*** Opening of LISTED ENTRIES ***

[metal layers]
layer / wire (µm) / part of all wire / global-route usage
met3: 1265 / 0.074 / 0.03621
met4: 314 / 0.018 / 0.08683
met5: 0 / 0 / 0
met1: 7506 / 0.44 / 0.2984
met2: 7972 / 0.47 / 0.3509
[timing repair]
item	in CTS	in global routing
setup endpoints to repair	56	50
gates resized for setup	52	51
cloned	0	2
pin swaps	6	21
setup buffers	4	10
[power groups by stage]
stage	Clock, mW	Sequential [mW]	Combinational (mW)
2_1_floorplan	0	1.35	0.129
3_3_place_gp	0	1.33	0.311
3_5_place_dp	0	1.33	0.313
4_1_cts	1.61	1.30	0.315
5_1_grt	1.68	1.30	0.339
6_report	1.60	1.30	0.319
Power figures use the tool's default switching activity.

*** Close of LISTED ENTRIES ***

YOUR OBJECTIVE:
Every line holding the word "global" should be copied out of the material.

COMPLETED EXERCISE:
layer / wire (µm) / part of all wire / global-route usage
item	in CTS	in global routing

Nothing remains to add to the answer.